_What you will do_:
Your answer is the lines below, exactly, from the one that contains "B3 Y1 const B | 1 |" through the one that contains "start: declaration |", both included.

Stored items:
★ ★ ★

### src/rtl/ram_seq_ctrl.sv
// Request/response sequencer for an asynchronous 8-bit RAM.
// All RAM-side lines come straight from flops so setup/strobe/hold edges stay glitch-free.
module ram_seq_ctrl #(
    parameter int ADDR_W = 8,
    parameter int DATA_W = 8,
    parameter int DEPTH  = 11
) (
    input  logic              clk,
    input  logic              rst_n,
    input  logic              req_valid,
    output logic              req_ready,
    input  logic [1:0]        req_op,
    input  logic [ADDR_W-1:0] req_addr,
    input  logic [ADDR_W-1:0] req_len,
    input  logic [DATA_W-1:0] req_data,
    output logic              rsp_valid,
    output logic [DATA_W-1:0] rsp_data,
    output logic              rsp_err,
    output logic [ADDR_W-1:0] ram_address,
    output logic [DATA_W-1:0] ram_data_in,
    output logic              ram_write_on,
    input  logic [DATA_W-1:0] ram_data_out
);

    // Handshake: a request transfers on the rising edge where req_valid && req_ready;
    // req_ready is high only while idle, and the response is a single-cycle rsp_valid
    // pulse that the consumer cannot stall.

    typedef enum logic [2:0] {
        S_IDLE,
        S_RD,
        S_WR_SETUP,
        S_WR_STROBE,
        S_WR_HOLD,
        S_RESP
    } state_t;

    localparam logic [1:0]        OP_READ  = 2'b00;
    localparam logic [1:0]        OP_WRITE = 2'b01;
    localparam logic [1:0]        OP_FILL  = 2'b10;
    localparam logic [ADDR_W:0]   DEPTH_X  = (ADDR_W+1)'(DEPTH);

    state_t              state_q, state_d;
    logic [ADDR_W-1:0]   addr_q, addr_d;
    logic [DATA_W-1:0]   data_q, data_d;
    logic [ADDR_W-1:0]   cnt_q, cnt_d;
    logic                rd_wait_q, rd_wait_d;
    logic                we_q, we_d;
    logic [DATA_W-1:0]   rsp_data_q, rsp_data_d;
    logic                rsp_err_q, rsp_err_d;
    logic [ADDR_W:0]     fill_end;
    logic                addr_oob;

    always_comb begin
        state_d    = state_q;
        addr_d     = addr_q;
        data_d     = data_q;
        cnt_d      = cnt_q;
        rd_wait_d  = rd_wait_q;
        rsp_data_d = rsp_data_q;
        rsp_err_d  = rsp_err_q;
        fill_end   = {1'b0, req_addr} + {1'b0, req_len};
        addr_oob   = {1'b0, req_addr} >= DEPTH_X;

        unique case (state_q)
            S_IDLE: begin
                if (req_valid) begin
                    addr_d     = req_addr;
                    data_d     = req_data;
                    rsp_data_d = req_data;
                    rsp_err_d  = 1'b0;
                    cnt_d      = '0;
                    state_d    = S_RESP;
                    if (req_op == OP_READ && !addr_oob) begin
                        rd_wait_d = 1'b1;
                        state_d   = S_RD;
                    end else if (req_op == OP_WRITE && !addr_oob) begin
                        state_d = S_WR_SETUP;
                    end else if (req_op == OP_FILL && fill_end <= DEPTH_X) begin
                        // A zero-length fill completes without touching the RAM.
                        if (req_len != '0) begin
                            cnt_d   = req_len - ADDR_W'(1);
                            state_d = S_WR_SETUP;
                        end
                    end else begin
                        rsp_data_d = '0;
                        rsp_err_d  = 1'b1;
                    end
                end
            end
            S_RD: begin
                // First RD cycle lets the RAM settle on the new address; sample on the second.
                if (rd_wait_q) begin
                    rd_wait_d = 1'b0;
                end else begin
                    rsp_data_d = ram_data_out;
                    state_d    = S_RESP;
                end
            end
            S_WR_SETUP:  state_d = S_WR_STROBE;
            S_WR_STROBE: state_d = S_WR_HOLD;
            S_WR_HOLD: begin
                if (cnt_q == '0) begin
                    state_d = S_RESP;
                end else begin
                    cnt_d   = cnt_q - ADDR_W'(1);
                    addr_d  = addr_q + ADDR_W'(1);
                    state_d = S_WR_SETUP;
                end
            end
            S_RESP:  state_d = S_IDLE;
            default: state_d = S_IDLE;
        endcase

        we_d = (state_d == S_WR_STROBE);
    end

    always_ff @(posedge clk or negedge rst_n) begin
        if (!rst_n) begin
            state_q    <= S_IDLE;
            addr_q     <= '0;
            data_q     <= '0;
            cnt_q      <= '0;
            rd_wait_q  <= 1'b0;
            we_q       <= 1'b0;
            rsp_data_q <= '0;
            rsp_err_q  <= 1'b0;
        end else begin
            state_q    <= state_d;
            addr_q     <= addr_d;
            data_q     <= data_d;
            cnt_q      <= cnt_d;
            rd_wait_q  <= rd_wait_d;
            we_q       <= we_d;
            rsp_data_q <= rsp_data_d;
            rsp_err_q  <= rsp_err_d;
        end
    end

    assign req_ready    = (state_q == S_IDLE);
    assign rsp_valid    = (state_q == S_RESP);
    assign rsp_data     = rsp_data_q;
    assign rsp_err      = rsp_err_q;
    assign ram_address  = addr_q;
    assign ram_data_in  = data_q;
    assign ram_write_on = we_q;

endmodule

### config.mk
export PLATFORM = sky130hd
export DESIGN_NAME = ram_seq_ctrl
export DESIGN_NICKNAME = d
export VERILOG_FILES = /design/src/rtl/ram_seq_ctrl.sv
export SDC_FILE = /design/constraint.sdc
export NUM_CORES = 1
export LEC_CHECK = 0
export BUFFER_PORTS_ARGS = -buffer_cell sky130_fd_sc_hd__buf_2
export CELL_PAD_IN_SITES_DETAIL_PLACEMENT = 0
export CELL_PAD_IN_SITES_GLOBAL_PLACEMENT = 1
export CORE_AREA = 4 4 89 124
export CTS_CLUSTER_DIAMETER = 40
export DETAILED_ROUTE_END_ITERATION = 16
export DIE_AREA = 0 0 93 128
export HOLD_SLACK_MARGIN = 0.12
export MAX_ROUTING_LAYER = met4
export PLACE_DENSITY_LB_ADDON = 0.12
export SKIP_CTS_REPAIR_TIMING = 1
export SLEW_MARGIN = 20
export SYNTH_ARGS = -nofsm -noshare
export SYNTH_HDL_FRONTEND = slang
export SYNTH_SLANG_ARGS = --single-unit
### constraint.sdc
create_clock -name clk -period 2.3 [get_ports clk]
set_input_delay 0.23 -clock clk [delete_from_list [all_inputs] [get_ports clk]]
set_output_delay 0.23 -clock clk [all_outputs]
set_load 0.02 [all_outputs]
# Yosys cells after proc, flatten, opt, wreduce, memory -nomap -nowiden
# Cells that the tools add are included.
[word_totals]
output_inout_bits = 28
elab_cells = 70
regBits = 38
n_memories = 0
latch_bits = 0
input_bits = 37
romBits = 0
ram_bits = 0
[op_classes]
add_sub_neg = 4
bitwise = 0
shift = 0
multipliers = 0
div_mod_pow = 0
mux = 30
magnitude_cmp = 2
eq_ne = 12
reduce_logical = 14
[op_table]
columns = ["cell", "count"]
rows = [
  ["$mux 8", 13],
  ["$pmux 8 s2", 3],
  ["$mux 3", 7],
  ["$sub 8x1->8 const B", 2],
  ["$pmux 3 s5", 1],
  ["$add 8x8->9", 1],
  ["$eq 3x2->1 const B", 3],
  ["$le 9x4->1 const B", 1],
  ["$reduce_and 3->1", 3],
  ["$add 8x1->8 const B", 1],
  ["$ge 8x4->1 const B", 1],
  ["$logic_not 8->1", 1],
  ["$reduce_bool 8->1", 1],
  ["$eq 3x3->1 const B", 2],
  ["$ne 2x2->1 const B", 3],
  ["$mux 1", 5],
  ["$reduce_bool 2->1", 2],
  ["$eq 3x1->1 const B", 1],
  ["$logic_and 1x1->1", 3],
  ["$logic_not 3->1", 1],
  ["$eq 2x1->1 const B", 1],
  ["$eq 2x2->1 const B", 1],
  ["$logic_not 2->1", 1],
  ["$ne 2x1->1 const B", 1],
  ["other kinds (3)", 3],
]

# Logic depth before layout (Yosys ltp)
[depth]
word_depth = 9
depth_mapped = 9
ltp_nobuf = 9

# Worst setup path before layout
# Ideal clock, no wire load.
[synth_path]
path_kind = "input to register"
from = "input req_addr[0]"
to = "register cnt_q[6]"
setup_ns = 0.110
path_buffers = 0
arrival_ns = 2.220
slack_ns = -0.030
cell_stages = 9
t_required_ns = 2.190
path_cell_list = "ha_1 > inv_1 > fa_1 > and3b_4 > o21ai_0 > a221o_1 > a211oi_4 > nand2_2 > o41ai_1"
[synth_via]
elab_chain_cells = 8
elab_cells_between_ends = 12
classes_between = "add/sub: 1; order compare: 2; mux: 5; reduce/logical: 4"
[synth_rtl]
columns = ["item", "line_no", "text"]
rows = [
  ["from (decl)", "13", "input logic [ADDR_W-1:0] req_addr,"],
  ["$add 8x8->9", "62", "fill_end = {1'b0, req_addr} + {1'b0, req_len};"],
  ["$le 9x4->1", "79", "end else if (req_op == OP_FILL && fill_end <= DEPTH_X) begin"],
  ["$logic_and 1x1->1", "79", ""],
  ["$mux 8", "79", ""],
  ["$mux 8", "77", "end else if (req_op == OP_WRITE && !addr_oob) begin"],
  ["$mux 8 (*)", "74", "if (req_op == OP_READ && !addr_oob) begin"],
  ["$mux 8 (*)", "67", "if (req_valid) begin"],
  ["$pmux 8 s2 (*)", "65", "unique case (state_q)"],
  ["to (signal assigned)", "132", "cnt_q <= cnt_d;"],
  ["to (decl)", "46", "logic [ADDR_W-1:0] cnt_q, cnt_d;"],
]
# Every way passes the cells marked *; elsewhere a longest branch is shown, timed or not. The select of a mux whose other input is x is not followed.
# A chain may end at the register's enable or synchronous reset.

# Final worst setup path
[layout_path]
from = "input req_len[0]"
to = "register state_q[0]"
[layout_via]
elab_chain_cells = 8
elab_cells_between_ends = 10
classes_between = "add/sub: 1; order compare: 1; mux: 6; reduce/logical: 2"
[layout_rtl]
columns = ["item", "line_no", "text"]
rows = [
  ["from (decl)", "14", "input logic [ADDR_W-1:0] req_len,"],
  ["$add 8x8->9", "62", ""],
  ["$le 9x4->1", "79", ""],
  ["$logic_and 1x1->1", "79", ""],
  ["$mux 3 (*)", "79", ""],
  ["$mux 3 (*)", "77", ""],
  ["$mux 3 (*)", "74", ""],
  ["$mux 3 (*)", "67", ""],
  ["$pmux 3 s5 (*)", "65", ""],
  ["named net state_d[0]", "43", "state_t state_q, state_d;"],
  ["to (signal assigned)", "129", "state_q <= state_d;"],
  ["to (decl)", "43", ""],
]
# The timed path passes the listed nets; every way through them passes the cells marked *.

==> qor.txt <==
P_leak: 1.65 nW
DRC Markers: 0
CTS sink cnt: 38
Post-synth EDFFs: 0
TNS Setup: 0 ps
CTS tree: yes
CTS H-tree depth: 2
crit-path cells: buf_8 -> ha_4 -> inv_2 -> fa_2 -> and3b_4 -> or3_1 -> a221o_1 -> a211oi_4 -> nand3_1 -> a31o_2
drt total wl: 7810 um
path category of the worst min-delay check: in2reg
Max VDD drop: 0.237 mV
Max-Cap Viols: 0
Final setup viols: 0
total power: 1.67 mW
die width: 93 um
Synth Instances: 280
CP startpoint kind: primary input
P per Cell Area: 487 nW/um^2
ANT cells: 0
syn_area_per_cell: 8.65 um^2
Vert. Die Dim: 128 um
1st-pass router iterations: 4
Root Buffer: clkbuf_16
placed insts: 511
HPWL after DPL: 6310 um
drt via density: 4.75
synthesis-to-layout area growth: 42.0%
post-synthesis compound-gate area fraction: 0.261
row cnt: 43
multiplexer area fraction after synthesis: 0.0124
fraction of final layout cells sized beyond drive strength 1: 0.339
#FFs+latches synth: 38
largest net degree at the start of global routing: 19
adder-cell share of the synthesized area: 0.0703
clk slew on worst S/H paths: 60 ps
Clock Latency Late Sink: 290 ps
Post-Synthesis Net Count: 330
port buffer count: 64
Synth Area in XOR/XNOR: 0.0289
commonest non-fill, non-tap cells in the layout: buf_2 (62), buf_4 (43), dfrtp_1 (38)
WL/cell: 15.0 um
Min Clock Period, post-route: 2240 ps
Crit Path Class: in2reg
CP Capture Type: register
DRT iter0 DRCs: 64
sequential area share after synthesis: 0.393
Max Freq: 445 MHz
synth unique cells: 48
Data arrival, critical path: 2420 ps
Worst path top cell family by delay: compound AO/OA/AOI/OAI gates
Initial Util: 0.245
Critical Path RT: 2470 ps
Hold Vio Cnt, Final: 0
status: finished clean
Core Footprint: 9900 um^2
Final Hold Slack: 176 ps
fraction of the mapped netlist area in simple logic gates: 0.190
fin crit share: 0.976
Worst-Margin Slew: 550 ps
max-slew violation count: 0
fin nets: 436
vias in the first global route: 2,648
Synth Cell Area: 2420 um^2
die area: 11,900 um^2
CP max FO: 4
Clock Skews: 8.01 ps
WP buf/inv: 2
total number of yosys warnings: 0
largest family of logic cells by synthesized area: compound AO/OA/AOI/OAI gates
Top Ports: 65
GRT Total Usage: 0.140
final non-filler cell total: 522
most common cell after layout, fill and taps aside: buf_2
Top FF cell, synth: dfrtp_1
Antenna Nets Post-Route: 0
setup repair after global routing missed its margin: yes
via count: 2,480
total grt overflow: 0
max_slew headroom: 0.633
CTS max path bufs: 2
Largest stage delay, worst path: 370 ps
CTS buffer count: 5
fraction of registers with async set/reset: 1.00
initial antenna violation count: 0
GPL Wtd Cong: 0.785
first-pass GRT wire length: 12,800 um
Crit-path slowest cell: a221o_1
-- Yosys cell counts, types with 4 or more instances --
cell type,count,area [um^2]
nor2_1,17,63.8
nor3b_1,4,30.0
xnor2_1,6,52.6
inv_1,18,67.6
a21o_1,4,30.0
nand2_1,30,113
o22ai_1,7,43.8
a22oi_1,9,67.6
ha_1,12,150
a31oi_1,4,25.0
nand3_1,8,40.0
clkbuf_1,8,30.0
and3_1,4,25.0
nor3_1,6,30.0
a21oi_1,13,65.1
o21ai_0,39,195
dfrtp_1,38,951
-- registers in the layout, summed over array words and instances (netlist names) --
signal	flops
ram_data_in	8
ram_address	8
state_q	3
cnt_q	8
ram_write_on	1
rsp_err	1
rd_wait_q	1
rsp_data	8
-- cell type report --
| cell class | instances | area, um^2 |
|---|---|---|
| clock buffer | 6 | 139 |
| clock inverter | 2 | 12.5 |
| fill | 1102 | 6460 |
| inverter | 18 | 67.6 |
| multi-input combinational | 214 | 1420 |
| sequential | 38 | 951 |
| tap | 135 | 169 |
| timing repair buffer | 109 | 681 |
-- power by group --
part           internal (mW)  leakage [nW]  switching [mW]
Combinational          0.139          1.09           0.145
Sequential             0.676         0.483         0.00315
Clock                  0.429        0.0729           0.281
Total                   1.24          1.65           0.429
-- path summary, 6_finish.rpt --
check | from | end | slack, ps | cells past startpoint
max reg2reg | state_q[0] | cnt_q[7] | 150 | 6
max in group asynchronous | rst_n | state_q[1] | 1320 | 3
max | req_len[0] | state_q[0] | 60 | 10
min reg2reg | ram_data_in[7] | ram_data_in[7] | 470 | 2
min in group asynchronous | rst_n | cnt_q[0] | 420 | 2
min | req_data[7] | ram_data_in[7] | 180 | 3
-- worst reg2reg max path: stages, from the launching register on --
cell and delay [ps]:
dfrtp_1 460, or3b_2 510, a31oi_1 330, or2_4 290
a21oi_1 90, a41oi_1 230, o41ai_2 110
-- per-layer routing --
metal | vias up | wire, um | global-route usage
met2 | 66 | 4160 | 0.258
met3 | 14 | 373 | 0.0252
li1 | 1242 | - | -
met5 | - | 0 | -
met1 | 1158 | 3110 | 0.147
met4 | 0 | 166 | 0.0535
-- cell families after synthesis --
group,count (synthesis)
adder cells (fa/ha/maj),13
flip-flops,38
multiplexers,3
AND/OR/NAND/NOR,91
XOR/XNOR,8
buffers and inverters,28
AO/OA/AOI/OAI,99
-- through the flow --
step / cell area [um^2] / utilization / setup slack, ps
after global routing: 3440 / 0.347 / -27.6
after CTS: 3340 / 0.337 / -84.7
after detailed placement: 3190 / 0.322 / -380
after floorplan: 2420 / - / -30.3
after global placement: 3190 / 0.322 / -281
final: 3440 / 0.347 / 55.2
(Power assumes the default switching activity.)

★ ★ ★

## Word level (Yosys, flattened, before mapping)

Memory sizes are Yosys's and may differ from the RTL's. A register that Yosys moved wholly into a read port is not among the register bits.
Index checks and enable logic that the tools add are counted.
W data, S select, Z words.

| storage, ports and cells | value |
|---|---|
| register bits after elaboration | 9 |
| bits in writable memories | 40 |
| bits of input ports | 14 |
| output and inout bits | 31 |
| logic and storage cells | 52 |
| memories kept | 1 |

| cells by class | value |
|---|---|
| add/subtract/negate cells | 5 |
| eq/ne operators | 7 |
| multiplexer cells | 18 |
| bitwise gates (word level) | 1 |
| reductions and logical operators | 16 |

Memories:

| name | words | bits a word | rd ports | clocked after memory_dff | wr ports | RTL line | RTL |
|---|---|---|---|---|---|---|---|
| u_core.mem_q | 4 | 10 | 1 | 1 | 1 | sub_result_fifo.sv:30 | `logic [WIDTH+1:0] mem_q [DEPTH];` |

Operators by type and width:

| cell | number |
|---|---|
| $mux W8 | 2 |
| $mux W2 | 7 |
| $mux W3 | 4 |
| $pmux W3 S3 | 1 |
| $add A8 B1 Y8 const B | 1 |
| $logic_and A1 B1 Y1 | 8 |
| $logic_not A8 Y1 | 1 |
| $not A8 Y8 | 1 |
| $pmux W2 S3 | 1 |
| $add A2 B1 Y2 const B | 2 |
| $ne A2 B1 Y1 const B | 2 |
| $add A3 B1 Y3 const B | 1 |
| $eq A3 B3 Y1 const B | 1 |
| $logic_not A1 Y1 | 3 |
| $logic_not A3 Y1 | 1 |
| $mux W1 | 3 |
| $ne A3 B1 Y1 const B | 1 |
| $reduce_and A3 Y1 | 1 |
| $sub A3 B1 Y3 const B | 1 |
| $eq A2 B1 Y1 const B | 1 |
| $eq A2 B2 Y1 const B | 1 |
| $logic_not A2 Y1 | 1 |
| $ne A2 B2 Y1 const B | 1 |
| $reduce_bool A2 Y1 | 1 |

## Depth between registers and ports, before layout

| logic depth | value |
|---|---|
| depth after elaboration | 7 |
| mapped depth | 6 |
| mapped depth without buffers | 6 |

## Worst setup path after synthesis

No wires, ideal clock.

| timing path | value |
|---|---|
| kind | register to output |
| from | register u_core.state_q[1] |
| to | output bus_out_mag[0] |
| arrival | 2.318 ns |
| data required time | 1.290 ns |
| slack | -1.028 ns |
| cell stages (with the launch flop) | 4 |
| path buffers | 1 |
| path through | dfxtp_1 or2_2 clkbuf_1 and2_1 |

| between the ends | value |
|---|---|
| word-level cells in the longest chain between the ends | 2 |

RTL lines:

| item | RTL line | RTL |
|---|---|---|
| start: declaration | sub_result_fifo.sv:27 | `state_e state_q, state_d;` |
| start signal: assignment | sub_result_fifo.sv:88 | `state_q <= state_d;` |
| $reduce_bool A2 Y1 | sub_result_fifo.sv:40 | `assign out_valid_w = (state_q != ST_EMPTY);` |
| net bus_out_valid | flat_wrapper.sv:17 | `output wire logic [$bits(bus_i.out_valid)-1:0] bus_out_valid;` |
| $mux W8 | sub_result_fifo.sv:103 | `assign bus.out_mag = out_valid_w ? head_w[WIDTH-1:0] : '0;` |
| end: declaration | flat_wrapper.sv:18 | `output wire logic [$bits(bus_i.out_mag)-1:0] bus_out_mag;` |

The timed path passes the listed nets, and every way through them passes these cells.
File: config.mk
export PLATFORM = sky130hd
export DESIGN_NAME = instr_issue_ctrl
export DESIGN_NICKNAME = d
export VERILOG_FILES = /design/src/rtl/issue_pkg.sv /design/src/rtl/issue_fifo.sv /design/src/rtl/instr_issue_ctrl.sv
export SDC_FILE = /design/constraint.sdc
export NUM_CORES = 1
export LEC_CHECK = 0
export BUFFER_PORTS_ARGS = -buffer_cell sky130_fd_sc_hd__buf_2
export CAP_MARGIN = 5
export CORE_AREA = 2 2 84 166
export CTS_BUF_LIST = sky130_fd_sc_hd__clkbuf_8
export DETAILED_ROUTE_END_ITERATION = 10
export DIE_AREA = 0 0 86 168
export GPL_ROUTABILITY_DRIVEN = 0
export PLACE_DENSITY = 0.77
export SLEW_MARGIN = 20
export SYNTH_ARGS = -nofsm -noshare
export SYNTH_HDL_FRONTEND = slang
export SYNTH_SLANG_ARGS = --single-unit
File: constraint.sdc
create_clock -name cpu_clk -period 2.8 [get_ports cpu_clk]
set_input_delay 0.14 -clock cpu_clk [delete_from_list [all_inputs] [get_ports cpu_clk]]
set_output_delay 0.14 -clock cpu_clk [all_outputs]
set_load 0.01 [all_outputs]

★ ★ ★

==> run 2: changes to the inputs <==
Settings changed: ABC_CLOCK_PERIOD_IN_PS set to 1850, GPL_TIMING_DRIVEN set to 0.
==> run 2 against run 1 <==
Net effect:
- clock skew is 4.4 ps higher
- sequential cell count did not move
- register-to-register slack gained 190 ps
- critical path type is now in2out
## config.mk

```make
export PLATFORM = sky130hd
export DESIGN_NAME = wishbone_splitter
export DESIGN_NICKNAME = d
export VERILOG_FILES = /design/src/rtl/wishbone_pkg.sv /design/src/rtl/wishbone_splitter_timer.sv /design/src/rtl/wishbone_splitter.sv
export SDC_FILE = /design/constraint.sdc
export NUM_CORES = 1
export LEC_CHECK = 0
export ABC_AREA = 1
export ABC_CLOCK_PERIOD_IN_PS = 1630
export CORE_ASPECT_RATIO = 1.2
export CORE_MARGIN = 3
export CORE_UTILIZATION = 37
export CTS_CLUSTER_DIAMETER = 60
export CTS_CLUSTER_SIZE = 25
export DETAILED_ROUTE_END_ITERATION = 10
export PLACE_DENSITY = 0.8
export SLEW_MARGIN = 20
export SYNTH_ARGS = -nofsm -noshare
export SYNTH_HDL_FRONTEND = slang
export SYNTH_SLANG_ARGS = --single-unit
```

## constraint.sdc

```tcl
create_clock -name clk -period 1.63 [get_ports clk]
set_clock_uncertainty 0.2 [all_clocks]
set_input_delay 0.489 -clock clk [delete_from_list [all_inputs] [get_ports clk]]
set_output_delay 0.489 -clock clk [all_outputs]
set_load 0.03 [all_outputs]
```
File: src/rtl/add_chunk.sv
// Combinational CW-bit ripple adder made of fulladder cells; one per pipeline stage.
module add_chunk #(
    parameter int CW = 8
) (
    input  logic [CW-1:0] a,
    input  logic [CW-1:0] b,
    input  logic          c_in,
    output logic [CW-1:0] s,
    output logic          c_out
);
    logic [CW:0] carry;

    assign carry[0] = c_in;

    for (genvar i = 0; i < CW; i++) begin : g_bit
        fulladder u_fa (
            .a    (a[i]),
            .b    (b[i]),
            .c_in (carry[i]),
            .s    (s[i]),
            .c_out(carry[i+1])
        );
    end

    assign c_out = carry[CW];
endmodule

★ ★ ★

_Result of this task_:
| $eq A3 B3 Y1 const B | 1 |
| $logic_not A1 Y1 | 3 |
| $logic_not A3 Y1 | 1 |
| $mux W1 | 3 |
| $ne A3 B1 Y1 const B | 1 |
| $reduce_and A3 Y1 | 1 |
| $sub A3 B1 Y3 const B | 1 |
| $eq A2 B1 Y1 const B | 1 |
| $eq A2 B2 Y1 const B | 1 |
| $logic_not A2 Y1 | 1 |
| $ne A2 B2 Y1 const B | 1 |
| $reduce_bool A2 Y1 | 1 |

## Depth between registers and ports, before layout

| logic depth | value |
|---|---|
| depth after elaboration | 7 |
| mapped depth | 6 |
| mapped depth without buffers | 6 |

## Worst setup path after synthesis

No wires, ideal clock.

| timing path | value |
|---|---|
| kind | register to output |
| from | register u_core.state_q[1] |
| to | output bus_out_mag[0] |
| arrival | 2.318 ns |
| data required time | 1.290 ns |
| slack | -1.028 ns |
| cell stages (with the launch flop) | 4 |
| path buffers | 1 |
| path through | dfxtp_1 or2_2 clkbuf_1 and2_1 |

| between the ends | value |
|---|---|
| word-level cells in the longest chain between the ends | 2 |

RTL lines:

| item | RTL line | RTL |
|---|---|---|
| start: declaration | sub_result_fifo.sv:27 | `state_e state_q, state_d;` |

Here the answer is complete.